Only the lines below from the one containing "final cells by" to the one containing "floorplan | 0.871 | - |" should be repeated, both included and unchanged.

Saved entries
=== Section Start ===

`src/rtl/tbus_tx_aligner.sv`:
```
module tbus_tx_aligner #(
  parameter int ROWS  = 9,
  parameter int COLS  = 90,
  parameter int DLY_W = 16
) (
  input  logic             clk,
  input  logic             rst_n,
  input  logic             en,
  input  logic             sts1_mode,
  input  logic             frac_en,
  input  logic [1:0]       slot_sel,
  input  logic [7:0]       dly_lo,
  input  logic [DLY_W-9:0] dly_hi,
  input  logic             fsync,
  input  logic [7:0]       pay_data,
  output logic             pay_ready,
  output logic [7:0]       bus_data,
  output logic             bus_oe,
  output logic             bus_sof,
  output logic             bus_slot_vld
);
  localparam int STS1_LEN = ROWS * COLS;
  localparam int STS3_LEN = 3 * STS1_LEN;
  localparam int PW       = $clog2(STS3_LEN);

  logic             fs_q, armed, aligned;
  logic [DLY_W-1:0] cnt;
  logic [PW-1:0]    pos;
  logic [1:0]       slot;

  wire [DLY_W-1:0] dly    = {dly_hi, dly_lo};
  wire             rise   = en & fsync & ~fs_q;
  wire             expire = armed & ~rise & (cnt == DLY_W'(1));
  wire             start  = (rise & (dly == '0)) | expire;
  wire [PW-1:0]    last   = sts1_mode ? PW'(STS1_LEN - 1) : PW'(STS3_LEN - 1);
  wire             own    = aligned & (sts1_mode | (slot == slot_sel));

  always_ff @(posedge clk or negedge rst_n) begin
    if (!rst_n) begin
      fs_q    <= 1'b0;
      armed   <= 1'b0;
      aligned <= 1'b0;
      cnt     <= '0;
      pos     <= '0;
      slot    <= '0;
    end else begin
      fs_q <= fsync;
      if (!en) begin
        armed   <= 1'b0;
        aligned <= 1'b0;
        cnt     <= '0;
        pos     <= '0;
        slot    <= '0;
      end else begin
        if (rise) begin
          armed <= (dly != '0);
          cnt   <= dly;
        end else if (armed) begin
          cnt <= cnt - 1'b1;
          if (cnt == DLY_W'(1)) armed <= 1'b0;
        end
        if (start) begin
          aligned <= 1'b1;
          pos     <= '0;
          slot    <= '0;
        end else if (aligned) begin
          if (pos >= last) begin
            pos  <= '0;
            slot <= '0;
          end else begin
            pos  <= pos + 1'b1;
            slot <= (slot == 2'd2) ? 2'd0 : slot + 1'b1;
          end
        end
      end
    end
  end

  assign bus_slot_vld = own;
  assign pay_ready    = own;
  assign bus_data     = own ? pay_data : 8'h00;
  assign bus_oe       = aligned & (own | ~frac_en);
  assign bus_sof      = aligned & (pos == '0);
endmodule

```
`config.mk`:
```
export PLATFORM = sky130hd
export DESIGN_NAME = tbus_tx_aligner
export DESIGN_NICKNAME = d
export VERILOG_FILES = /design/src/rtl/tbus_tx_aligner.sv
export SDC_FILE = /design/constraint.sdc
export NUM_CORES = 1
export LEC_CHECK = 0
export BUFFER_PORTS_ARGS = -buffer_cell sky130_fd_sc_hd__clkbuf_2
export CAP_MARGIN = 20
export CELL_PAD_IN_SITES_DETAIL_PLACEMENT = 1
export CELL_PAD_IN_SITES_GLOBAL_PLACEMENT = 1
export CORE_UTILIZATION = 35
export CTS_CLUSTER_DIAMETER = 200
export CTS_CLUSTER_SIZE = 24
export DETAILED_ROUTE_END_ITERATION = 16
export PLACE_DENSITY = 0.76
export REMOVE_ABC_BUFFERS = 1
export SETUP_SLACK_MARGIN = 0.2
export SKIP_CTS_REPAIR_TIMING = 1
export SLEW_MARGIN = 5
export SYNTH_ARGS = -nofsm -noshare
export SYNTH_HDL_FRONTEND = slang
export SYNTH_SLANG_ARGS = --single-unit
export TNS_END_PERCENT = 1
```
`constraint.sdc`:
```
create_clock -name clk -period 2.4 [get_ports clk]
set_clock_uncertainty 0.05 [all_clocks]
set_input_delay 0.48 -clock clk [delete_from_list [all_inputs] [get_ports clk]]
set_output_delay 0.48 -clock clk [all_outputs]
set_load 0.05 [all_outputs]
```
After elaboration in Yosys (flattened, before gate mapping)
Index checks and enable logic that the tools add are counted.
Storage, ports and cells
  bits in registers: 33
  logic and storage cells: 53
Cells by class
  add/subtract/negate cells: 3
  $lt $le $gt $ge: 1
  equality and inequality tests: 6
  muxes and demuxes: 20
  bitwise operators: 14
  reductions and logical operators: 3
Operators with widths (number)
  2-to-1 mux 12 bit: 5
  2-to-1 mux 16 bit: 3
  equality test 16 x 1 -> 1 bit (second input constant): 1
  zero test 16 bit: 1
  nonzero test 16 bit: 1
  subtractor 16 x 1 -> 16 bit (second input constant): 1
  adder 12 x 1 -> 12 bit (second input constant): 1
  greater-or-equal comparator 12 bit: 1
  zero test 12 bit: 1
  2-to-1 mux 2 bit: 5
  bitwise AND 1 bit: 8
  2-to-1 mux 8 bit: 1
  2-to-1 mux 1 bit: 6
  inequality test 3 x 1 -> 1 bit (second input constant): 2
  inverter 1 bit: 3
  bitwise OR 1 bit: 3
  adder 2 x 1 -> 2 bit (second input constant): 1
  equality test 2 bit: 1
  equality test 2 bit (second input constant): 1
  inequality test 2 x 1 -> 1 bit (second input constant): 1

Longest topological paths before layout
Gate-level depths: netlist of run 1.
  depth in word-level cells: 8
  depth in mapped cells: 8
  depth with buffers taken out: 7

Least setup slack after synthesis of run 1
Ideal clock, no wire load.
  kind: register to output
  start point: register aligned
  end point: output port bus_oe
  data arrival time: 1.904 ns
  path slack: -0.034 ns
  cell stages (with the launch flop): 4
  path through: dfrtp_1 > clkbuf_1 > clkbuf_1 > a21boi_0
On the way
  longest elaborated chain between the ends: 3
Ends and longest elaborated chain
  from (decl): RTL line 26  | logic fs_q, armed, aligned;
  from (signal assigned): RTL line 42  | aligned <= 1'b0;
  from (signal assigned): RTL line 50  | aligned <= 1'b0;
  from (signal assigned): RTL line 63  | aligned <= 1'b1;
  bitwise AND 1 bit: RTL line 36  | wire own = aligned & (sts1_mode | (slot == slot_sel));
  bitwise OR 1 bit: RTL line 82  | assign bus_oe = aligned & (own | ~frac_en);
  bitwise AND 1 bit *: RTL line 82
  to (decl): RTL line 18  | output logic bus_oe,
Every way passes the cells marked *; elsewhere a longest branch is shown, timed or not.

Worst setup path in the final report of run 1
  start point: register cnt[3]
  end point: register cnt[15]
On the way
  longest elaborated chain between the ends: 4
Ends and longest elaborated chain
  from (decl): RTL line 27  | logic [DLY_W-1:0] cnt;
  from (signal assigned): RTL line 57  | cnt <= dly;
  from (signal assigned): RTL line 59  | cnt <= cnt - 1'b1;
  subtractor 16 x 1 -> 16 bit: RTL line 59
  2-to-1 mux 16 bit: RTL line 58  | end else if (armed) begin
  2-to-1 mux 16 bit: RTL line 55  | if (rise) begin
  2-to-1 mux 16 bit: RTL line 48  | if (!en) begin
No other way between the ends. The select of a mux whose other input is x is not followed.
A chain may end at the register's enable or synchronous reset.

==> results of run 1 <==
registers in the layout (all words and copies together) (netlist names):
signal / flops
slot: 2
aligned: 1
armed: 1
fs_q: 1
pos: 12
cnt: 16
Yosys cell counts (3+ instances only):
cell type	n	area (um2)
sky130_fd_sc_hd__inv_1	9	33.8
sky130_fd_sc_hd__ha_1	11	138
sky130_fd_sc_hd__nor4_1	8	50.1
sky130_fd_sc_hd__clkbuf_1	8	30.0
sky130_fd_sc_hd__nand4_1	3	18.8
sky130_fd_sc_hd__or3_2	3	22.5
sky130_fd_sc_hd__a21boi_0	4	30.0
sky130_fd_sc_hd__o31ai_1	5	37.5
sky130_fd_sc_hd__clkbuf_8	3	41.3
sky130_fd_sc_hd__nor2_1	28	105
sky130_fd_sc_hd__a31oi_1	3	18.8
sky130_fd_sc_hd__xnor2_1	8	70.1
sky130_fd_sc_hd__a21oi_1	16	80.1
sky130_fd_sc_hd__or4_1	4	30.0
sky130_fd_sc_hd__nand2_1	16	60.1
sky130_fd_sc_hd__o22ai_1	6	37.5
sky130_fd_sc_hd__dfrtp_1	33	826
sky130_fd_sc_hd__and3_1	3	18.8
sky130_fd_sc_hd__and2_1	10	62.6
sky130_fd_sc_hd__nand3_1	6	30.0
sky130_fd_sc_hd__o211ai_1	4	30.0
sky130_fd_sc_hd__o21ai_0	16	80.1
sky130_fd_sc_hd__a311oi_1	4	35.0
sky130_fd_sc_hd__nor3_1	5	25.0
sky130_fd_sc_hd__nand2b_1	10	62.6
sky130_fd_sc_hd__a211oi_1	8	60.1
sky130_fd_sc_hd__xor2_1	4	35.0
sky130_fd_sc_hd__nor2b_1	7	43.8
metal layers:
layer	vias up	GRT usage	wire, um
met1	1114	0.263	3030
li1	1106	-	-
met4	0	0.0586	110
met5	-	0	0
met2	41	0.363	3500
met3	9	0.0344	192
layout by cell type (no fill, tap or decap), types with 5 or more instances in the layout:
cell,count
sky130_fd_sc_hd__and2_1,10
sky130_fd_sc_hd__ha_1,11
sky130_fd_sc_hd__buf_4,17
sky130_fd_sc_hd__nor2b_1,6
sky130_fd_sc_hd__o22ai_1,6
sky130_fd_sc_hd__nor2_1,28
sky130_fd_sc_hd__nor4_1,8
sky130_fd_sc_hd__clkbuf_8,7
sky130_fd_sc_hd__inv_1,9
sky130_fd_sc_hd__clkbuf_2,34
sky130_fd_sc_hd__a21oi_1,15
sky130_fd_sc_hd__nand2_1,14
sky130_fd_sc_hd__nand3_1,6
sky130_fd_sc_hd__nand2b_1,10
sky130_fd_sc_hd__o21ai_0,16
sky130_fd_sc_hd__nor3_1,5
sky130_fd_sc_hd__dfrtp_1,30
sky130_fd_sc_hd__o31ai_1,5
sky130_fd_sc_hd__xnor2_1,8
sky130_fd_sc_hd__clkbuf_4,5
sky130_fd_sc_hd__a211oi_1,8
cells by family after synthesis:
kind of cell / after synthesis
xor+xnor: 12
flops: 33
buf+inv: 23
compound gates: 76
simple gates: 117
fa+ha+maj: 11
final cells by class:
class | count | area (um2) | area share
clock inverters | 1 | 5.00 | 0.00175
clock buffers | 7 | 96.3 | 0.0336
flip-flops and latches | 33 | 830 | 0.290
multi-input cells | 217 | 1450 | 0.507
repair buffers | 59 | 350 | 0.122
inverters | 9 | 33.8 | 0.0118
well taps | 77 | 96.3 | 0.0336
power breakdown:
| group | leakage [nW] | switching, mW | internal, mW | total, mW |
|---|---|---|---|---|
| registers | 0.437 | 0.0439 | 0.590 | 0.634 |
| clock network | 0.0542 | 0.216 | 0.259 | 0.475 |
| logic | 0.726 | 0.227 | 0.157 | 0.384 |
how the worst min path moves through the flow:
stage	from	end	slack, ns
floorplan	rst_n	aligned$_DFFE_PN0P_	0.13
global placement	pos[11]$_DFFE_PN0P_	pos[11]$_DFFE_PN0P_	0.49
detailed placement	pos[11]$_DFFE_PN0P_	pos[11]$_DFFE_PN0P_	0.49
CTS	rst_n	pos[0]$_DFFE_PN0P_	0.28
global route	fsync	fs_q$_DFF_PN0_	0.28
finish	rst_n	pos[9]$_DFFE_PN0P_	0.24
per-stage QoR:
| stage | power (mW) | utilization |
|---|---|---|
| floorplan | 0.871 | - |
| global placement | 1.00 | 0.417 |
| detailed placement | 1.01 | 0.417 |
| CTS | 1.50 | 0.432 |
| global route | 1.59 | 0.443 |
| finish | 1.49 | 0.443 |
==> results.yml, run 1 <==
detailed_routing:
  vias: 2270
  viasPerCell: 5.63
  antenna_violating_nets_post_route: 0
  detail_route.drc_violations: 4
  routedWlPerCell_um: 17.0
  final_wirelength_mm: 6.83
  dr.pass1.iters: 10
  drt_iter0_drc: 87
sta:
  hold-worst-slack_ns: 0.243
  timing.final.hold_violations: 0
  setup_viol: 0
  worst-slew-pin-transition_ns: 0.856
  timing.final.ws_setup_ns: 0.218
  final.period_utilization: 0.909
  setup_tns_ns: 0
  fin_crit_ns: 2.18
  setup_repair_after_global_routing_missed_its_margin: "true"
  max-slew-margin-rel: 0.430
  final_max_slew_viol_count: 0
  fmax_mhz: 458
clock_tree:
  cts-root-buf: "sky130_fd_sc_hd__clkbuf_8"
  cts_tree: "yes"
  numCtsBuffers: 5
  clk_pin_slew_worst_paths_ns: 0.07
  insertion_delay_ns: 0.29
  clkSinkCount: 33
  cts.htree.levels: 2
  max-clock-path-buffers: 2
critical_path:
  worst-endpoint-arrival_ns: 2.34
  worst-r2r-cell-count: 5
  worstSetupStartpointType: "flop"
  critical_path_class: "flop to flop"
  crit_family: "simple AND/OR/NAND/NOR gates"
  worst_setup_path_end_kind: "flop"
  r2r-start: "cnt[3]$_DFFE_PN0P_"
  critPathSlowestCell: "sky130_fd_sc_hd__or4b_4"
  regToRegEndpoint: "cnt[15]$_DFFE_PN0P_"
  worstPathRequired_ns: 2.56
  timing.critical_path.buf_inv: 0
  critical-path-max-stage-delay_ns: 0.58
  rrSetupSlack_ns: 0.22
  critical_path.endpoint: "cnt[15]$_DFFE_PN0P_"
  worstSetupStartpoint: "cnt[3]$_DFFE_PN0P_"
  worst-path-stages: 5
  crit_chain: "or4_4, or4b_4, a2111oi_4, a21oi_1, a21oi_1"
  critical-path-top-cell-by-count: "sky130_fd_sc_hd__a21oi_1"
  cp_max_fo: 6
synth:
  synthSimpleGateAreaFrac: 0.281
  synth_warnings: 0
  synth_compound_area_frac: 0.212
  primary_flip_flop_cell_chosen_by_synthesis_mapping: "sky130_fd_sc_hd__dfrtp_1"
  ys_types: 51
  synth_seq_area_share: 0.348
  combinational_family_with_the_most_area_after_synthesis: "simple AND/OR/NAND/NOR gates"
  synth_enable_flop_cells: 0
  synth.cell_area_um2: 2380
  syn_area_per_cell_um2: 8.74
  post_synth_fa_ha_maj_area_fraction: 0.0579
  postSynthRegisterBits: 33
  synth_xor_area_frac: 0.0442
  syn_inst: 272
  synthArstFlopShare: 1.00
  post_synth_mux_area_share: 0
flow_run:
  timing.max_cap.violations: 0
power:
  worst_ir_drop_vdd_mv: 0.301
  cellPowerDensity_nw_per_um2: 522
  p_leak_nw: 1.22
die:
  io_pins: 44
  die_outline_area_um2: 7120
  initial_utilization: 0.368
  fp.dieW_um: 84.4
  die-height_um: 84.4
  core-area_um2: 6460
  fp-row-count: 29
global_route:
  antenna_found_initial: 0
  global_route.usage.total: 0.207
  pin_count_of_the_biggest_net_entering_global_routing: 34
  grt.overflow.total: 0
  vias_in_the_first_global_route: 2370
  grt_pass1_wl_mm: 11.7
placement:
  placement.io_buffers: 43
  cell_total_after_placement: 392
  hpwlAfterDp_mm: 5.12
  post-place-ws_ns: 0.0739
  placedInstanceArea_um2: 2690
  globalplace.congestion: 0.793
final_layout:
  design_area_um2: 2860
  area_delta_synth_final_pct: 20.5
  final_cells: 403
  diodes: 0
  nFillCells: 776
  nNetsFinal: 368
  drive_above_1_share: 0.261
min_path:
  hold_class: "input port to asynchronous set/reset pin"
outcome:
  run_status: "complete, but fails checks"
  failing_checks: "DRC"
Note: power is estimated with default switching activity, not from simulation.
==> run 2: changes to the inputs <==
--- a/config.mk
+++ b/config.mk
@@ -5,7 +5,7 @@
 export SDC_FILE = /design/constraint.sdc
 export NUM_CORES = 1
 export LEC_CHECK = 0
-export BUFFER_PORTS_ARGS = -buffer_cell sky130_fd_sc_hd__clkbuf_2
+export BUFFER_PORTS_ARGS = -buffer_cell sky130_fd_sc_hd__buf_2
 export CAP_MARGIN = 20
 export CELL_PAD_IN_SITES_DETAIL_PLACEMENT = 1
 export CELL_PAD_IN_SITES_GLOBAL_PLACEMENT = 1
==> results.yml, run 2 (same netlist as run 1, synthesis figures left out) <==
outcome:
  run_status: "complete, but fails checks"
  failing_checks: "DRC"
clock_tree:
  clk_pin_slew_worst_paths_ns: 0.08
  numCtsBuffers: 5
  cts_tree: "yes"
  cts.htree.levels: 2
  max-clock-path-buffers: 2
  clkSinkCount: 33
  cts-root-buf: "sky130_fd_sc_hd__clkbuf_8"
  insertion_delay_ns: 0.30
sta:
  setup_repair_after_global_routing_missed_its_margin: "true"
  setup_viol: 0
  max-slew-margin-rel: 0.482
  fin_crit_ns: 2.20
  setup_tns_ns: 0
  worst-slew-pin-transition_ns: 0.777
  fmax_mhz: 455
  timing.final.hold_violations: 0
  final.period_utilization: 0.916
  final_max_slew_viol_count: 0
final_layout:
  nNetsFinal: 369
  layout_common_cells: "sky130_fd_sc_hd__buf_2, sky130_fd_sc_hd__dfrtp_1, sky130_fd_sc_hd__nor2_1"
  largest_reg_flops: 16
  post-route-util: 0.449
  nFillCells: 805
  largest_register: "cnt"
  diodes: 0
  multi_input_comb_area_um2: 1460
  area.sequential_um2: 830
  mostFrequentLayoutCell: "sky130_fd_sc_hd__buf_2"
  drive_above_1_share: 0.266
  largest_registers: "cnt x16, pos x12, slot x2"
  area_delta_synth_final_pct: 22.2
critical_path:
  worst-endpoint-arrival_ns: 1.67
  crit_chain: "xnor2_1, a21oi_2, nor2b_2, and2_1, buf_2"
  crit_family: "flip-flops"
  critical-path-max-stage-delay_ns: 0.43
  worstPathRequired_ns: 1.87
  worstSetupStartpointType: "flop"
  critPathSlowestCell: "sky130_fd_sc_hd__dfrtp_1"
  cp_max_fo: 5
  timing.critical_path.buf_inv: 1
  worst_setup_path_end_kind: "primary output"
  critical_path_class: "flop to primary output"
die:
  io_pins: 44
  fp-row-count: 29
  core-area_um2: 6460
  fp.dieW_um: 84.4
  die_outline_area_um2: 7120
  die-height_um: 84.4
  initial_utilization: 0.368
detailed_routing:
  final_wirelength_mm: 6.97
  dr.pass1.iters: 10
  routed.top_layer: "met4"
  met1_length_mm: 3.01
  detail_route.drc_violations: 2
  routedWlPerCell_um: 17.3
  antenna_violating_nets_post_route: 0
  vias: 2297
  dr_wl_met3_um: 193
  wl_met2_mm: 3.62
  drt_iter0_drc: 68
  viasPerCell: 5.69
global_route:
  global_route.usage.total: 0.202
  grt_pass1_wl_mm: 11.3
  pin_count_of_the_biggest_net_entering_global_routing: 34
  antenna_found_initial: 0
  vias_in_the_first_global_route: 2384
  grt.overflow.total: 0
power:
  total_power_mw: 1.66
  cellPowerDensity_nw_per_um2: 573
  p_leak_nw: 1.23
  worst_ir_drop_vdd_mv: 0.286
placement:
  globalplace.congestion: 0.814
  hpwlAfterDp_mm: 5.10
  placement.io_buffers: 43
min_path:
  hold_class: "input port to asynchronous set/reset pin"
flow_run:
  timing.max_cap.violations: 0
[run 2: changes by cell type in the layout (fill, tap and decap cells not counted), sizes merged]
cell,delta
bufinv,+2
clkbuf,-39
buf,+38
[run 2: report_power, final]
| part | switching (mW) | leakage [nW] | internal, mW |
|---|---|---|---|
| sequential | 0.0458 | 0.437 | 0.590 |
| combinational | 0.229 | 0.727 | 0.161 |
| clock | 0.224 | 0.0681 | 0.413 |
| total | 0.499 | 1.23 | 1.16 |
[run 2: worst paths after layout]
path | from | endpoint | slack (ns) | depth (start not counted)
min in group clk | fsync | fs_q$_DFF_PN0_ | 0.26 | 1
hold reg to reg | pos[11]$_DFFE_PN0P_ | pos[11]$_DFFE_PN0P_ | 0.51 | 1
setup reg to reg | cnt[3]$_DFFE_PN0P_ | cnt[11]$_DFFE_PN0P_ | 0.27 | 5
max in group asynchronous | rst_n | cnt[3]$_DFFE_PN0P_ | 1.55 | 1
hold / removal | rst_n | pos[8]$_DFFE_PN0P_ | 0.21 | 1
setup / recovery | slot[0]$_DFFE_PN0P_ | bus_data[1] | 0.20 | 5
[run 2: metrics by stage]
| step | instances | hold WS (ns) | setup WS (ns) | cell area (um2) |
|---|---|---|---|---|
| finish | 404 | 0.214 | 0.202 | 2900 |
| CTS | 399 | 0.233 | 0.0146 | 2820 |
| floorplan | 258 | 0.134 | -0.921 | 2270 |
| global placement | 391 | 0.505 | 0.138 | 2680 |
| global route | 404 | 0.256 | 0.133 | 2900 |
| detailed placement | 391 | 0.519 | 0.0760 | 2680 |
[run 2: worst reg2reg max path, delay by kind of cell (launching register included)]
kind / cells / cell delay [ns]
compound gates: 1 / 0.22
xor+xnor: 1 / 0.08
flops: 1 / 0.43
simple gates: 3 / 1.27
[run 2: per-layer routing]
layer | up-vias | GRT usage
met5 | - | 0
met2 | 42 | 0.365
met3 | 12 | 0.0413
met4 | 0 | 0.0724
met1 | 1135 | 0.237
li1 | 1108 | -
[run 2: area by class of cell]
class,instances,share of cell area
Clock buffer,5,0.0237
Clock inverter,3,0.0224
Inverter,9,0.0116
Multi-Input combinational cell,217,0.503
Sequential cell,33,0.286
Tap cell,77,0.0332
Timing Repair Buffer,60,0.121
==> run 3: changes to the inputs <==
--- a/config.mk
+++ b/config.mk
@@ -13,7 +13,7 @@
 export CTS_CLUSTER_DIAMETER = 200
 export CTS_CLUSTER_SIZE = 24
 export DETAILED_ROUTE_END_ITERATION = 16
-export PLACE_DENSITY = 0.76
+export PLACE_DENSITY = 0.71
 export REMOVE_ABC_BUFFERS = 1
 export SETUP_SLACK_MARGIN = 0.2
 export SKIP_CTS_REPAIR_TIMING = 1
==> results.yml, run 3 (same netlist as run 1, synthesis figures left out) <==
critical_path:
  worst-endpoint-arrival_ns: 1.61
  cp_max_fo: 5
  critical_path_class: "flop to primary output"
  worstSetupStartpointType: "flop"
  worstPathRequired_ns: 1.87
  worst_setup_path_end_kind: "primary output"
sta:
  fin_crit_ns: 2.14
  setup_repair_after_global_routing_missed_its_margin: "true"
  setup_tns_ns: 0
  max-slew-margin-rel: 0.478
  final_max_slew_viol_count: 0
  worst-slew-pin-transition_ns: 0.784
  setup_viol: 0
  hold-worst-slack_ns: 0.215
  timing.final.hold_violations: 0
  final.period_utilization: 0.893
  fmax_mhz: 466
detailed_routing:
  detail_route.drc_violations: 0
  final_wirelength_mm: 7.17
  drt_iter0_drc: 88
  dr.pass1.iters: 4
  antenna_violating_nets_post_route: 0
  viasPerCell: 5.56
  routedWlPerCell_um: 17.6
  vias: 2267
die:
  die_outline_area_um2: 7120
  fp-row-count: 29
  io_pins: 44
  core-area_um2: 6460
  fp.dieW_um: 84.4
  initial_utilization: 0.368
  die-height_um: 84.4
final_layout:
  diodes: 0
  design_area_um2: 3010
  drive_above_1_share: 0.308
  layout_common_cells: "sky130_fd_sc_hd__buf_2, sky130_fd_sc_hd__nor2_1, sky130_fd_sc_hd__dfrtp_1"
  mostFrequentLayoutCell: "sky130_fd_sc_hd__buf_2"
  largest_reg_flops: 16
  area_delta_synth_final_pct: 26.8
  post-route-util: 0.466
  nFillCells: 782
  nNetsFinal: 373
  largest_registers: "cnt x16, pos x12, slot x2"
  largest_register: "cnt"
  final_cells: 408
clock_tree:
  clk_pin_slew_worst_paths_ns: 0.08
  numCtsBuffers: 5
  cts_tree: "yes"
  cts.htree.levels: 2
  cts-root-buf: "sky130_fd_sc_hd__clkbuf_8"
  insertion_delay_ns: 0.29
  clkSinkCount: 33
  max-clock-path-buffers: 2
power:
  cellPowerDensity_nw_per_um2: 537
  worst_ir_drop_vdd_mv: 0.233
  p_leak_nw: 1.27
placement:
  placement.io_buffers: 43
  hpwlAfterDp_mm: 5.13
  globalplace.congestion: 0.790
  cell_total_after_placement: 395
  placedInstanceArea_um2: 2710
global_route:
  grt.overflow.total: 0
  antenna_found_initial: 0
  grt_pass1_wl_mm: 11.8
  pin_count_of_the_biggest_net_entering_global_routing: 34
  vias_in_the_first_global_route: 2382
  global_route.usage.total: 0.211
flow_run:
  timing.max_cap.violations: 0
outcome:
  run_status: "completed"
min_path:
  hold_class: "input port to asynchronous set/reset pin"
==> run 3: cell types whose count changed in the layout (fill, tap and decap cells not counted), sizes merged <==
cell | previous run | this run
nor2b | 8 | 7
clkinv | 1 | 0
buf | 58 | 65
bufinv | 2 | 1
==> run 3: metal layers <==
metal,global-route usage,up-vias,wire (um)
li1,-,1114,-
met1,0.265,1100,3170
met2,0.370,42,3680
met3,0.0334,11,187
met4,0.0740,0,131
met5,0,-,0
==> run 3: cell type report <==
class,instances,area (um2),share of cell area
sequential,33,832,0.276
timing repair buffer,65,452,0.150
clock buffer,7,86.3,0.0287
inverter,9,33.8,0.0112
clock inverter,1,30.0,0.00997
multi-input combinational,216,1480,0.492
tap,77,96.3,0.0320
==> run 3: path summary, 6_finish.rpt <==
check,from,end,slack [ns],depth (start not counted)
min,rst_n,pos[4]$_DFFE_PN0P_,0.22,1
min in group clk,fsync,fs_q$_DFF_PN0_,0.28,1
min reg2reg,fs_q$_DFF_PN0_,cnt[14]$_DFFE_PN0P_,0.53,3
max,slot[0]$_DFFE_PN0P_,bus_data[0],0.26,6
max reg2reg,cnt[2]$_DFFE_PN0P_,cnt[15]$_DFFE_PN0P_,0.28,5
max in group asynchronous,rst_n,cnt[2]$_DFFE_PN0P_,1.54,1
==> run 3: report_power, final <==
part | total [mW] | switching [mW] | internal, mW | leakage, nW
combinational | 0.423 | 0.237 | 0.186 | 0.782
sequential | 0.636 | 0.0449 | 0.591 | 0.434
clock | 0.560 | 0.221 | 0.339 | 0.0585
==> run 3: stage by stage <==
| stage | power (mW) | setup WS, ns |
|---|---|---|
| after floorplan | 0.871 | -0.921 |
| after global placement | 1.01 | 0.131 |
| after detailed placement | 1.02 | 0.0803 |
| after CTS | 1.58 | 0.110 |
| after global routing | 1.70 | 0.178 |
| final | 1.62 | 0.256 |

=== Section End ===

Task response:
final cells by class:
class | count | area (um2) | area share
clock inverters | 1 | 5.00 | 0.00175
clock buffers | 7 | 96.3 | 0.0336
flip-flops and latches | 33 | 830 | 0.290
multi-input cells | 217 | 1450 | 0.507
repair buffers | 59 | 350 | 0.122
inverters | 9 | 33.8 | 0.0118
well taps | 77 | 96.3 | 0.0336
power breakdown:
| group | leakage [nW] | switching, mW | internal, mW | total, mW |
|---|---|---|---|---|
| registers | 0.437 | 0.0439 | 0.590 | 0.634 |
| clock network | 0.0542 | 0.216 | 0.259 | 0.475 |
| logic | 0.726 | 0.227 | 0.157 | 0.384 |
how the worst min path moves through the flow:
stage	from	end	slack, ns
floorplan	rst_n	aligned$_DFFE_PN0P_	0.13
global placement	pos[11]$_DFFE_PN0P_	pos[11]$_DFFE_PN0P_	0.49
detailed placement	pos[11]$_DFFE_PN0P_	pos[11]$_DFFE_PN0P_	0.49
CTS	rst_n	pos[0]$_DFFE_PN0P_	0.28
global route	fsync	fs_q$_DFF_PN0_	0.28
finish	rst_n	pos[9]$_DFFE_PN0P_	0.24
per-stage QoR:
| stage | power (mW) | utilization |
|---|---|---|
| floorplan | 0.871 | - |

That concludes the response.